What to do: Find the count of lines in the material below that include the word "outputs". State nothing but that number.

______

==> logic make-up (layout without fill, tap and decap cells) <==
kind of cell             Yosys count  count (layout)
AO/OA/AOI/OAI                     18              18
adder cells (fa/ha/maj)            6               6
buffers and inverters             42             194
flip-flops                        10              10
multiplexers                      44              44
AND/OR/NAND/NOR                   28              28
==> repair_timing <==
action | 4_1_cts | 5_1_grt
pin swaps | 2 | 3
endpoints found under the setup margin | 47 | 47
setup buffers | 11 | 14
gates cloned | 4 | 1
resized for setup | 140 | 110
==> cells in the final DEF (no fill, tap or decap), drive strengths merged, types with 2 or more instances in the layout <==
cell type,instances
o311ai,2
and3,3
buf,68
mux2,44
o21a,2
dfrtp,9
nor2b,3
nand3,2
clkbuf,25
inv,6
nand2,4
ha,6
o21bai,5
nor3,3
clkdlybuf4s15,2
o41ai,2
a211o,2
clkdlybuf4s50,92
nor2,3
## src/rtl/button_conditioner.sv

```systemverilog
// button_conditioner: polarity normalisation, two-flop synchroniser and
// per-button debounce producing level, press/release pulses and a toggle.
module button_conditioner #(
   parameter int unsigned WIDTH      = 4,
   parameter int unsigned DEBOUNCE   = 500000,
   parameter int unsigned CNT_W      = 20,
   parameter bit          ACTIVE_LOW = 1'b1
) (
   input  logic             clk,
   input  logic             reset,
   input  logic [WIDTH-1:0] btn_raw,
   output logic [WIDTH-1:0] btn_level,
   output logic [WIDTH-1:0] btn_press,
   output logic [WIDTH-1:0] btn_release,
   output logic [WIDTH-1:0] btn_toggle
);

   // Count value on which a pending change is accepted
   localparam logic [CNT_W-1:0] CNT_LAST = CNT_W'(DEBOUNCE - 1);

   typedef enum logic {
      ST_STABLE   = 1'b0,
      ST_CHANGING = 1'b1
   } state_t;

   logic [WIDTH-1:0] w_norm;
   logic [WIDTH-1:0] r_s1;
   logic [WIDTH-1:0] r_s2;
   logic [WIDTH-1:0] r_level;
   logic [WIDTH-1:0] w_level_nxt;
   logic [CNT_W-1:0] r_cnt     [WIDTH];
   logic [CNT_W-1:0] w_cnt_nxt [WIDTH];
   state_t           w_state   [WIDTH];
   logic [WIDTH-1:0] r_press;
   logic [WIDTH-1:0] r_release;
   logic [WIDTH-1:0] r_toggle;
   logic [WIDTH-1:0] w_press_nxt;
   logic [WIDTH-1:0] w_release_nxt;
   logic [WIDTH-1:0] w_toggle_nxt;

   // Map raw pins to 1 = pressed before they enter the clock domain
   assign w_norm = ACTIVE_LOW ? ~btn_raw : btn_raw;

   // Two-flop synchroniser into clk
   always_ff @(posedge clk or posedge reset) begin
      if (reset) begin
         r_s1 <= '0;
         r_s2 <= '0;
      end else begin
         r_s1 <= w_norm;
         r_s2 <= r_s1;
      end
   end

   // Debounce state register: accepted level and per-button counter
   always_ff @(posedge clk or posedge reset) begin
      if (reset) begin
         r_level <= '0;
         for (int i = 0; i < int'(WIDTH); i++) begin
            r_cnt[i] <= '0;
         end
      end else begin
         r_level <= w_level_nxt;
         for (int i = 0; i < int'(WIDTH); i++) begin
            r_cnt[i] <= w_cnt_nxt[i];
         end
      end
   end

   // Next-state logic: a mismatch must persist for DEBOUNCE cycles to be accepted
   always_comb begin
      w_level_nxt = r_level;
      for (int i = 0; i < int'(WIDTH); i++) begin
         w_cnt_nxt[i] = '0;
         w_state[i]   = (r_s2[i] != r_level[i]) ? ST_CHANGING : ST_STABLE;
         case (w_state[i])
            ST_STABLE: begin
               w_cnt_nxt[i] = '0;
            end
            ST_CHANGING: begin
               if (r_cnt[i] == CNT_LAST) begin
                  w_level_nxt[i] = r_s2[i];
                  w_cnt_nxt[i]   = '0;
               end else begin
                  w_cnt_nxt[i] = r_cnt[i] + CNT_W'(1);
               end
            end
            default: begin
               w_cnt_nxt[i] = '0;
            end
         endcase
      end
   end

   // Output decode: pulses and toggle follow the accepted level change
   always_comb begin
      w_press_nxt   = w_level_nxt & ~r_level;
      w_release_nxt = ~w_level_nxt & r_level;
      w_toggle_nxt  = r_toggle ^ w_press_nxt;
   end

   // Registered pulse and toggle outputs, aligned with the level update
   always_ff @(posedge clk or posedge reset) begin
      if (reset) begin
         r_press   <= '0;
         r_release <= '0;
         r_toggle  <= '0;
      end else begin
         r_press   <= w_press_nxt;
         r_release <= w_release_nxt;
         r_toggle  <= w_toggle_nxt;
      end
   end

   assign btn_level   = r_level;
   assign btn_press   = r_press;
   assign btn_release = r_release;
   assign btn_toggle  = r_toggle;

endmodule
```
<file path="src/rtl/xor_autotest.sv">
// xor_autotest: built-in self test for an external 4-bit XOR.
// Walks all 256 {a,b} operand pairs, holds each pair for SETTLE cycles,
// then compares the returned result against a^b. It counts mismatches
// and keeps the operands and result of the first failing vector.
module xor_autotest #(
    parameter int unsigned SETTLE       = 1,
    parameter bit          STOP_ON_FAIL = 1'b1
) (
    input  logic       clk,
    input  logic       rst,
    input  logic       start,
    output logic [3:0] a_o,
    output logic [3:0] b_o,
    input  logic [3:0] z_i,
    output logic       busy,
    output logic       done,
    output logic       pass,
    output logic [3:0] err_a,
    output logic [3:0] err_b,
    output logic [3:0] err_z,
    output logic [8:0] err_count
);

    typedef enum logic [1:0] {
        ST_IDLE,
        ST_SETTLE,
        ST_CHECK,
        ST_DONE
    } state_t;

    localparam logic [3:0] SETTLE_LOAD = 4'(SETTLE);

    state_t     state;
    logic [7:0] vec_idx;
    logic [3:0] settle_cnt;
    logic       mismatch;
    logic [8:0] next_count;

    // The vector index is the operand pair itself: a is the outer loop, b the inner.
    assign a_o = vec_idx[7:4];
    assign b_o = vec_idx[3:0];

    // Compare the returned result against the golden XOR and form the updated error tally.
    always_comb begin
        mismatch   = 1'b0;
        next_count = err_count;
        if (state == ST_CHECK && z_i != (a_o ^ b_o)) begin
            mismatch   = 1'b1;
            next_count = err_count + 9'd1;
        end
    end

    // Sequencer: launch on start, settle each vector, check it, then advance or finish.
    always_ff @(posedge clk) begin
        if (rst) begin
            state      <= ST_IDLE;
            vec_idx    <= 8'd0;
            settle_cnt <= 4'd0;
            busy       <= 1'b0;
            done       <= 1'b0;
            pass       <= 1'b0;
            err_a      <= 4'd0;
            err_b      <= 4'd0;
            err_z      <= 4'd0;
            err_count  <= 9'd0;
        end else begin
            case (state)
                ST_IDLE, ST_DONE: begin
                    if (start) begin
                        vec_idx    <= 8'd0;
                        settle_cnt <= SETTLE_LOAD;
                        busy       <= 1'b1;
                        done       <= 1'b0;
                        pass       <= 1'b0;
                        err_a      <= 4'd0;
                        err_b      <= 4'd0;
                        err_z      <= 4'd0;
                        err_count  <= 9'd0;
                        state      <= ST_SETTLE;
                    end
                end
                ST_SETTLE: begin
                    settle_cnt <= settle_cnt - 4'd1;
                    if (settle_cnt <= 4'd1) begin
                        state <= ST_CHECK;
                    end
                end
                ST_CHECK: begin
                    err_count <= next_count;
                    if (mismatch && err_count == 9'd0) begin
                        err_a <= a_o;
                        err_b <= b_o;
                        err_z <= z_i;
                    end
                    if (vec_idx == 8'hFF || (mismatch && STOP_ON_FAIL)) begin
                        busy  <= 1'b0;
                        done  <= 1'b1;
                        pass  <= (next_count == 9'd0);
                        state <= ST_DONE;
                    end else begin
                        vec_idx    <= vec_idx + 8'd1;
                        settle_cnt <= SETTLE_LOAD;
                        state      <= ST_SETTLE;
                    end
                end
                default: begin
                    state <= ST_IDLE;
                end
            endcase
        end
    end

endmodule

</file>
`src/rtl/dma_channel.sv`:
```
// dma_channel: single-channel DMA bus master that copies half-words or words over the pipelined memory bus.
// Optional feature macro DMA_IRQ_EN: sticky completion interrupt on irq (tied low when undefined).

`ifndef MEM_SIZE_HALF
`define MEM_SIZE_HALF 2'b01
`endif
`ifndef MEM_SIZE_WORD
`define MEM_SIZE_WORD 2'b10
`endif

module dma_channel #(
    parameter int CNT_W = 14
) (
    input  logic             clock,
    input  logic             reset,
    input  logic             start,
    input  logic [31:0]      src_addr,
    input  logic [31:0]      dst_addr,
    input  logic [CNT_W-1:0] xfer_count,
    input  logic             word_mode,
    input  logic [1:0]       src_ctrl,
    input  logic [1:0]       dst_ctrl,
    input  logic             bus_grant,
    output logic [31:0]      bus_addr,
    output logic [31:0]      bus_wdata,
    input  logic [31:0]      bus_rdata,
    output logic [1:0]       bus_size,
    output logic             bus_write,
    input  logic             bus_pause,
    output logic             bus_req,
    output logic             busy,
    output logic             done,
    output logic             irq
);

    typedef enum logic [2:0] {IDLE, WAIT_GNT, RD, WR, FLUSH} state_e;

    localparam logic [CNT_W:0] REM_ONE = {{CNT_W{1'b0}}, 1'b1};
    localparam logic [CNT_W:0] REM_MAX = {1'b1, {CNT_W{1'b0}}};

    state_e         state_q, state_d;
    logic [31:0]    src_q, src_d;
    logic [31:0]    dst_q, dst_d;
    logic [CNT_W:0] rem_q, rem_d;
    logic           word_q, word_d;
    logic [1:0]     sctl_q, sctl_d;
    logic [1:0]     dctl_q, dctl_d;
    logic [31:0]    dbuf_q, dbuf_d;
    logic           done_q, done_d;

    logic [31:0]    step;
    logic [15:0]    rd_half;
    logic [1:0]     cur_size;

    assign step     = word_q ? 32'd4 : 32'd2;
    assign cur_size = word_q ? `MEM_SIZE_WORD : `MEM_SIZE_HALF;

    // NOTE: every variable gets a default before the case so no path can infer a latch.
    always_comb begin
        state_d = state_q;
        src_d   = src_q;
        dst_d   = dst_q;
        rem_d   = rem_q;
        word_d  = word_q;
        sctl_d  = sctl_q;
        dctl_d  = dctl_q;
        dbuf_d  = dbuf_q;
        done_d  = 1'b0;
        rd_half = src_q[1] ? bus_rdata[31:16] : bus_rdata[15:0];

        case (state_q)
            IDLE: begin
                if (start) begin
                    src_d   = src_addr;
                    dst_d   = dst_addr;
                    rem_d   = (xfer_count == '0) ? REM_MAX : {1'b0, xfer_count};
                    word_d  = word_mode;
                    sctl_d  = src_ctrl;
                    dctl_d  = dst_ctrl;
                    state_d = WAIT_GNT;
                end
            end
            WAIT_GNT: begin
                if (bus_grant && !bus_pause) state_d = RD;
            end
            RD: begin
                if (!bus_pause) state_d = WR;
            end
            WR: begin
                if (!bus_pause) begin
                    // Half-words migrate from the source lane to the destination lane; the other lane is zeroed.
                    dbuf_d = word_q ? bus_rdata
                                    : (dst_q[1] ? {rd_half, 16'h0000} : {16'h0000, rd_half});
                    case (sctl_q)
                        2'b00:   src_d = src_q + step;
                        2'b01:   src_d = src_q - step;
                        default: src_d = src_q;
                    endcase
                    case (dctl_q)
                        2'b01:   dst_d = dst_q - step;
                        2'b10:   dst_d = dst_q;
                        default: dst_d = dst_q + step;
                    endcase
                    rem_d   = rem_q - REM_ONE;
                    state_d = (rem_q == REM_ONE) ? FLUSH : RD;
                end
            end
            FLUSH: begin
                if (!bus_pause) begin
                    state_d = IDLE;
                    done_d  = 1'b1;
                end
            end
            default: state_d = IDLE;
        endcase
    end

    // Bus outputs are a pure function of held state, so a pause freezes them automatically.
    always_comb begin
        bus_addr  = 32'h0;
        bus_wdata = 32'h0;
        bus_size  = `MEM_SIZE_HALF;
        bus_write = 1'b0;
        case (state_q)
            RD: begin
                bus_addr  = src_q;
                bus_wdata = dbuf_q;
                bus_size  = cur_size;
            end
            WR: begin
                bus_addr  = dst_q;
                bus_write = 1'b1;
                bus_size  = cur_size;
            end
            FLUSH: begin
                bus_wdata = dbuf_q;
                bus_size  = cur_size;
            end
            default: ;
        endcase
    end

    assign busy    = (state_q != IDLE);
    assign bus_req = busy;
    assign done    = done_q;

    // NOTE: sequential state uses non-blocking assignments so all registers sample pre-edge values.
    always_ff @(posedge clock) begin
        if (reset) begin
            state_q <= IDLE;
            src_q   <= 32'h0;
            dst_q   <= 32'h0;
            rem_q   <= '0;
            word_q  <= 1'b0;
            sctl_q  <= 2'b00;
            dctl_q  <= 2'b00;
            dbuf_q  <= 32'h0;
            done_q  <= 1'b0;
        end else begin
            state_q <= state_d;
            src_q   <= src_d;
            dst_q   <= dst_d;
            rem_q   <= rem_d;
            word_q  <= word_d;
            sctl_q  <= sctl_d;
            dctl_q  <= dctl_d;
            dbuf_q  <= dbuf_d;
            done_q  <= done_d;
        end
    end

`ifdef DMA_IRQ_EN
    logic irq_q;

    always_ff @(posedge clock) begin
        if (reset) begin
            irq_q <= 1'b0;
        end else if (state_q == IDLE && start) begin
            irq_q <= 1'b0;
        end else if (done_d) begin
            irq_q <= 1'b1;
        end
    end

    assign irq = irq_q;
`else
    assign irq = 1'b0;
`endif

endmodule

```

______

Output: 2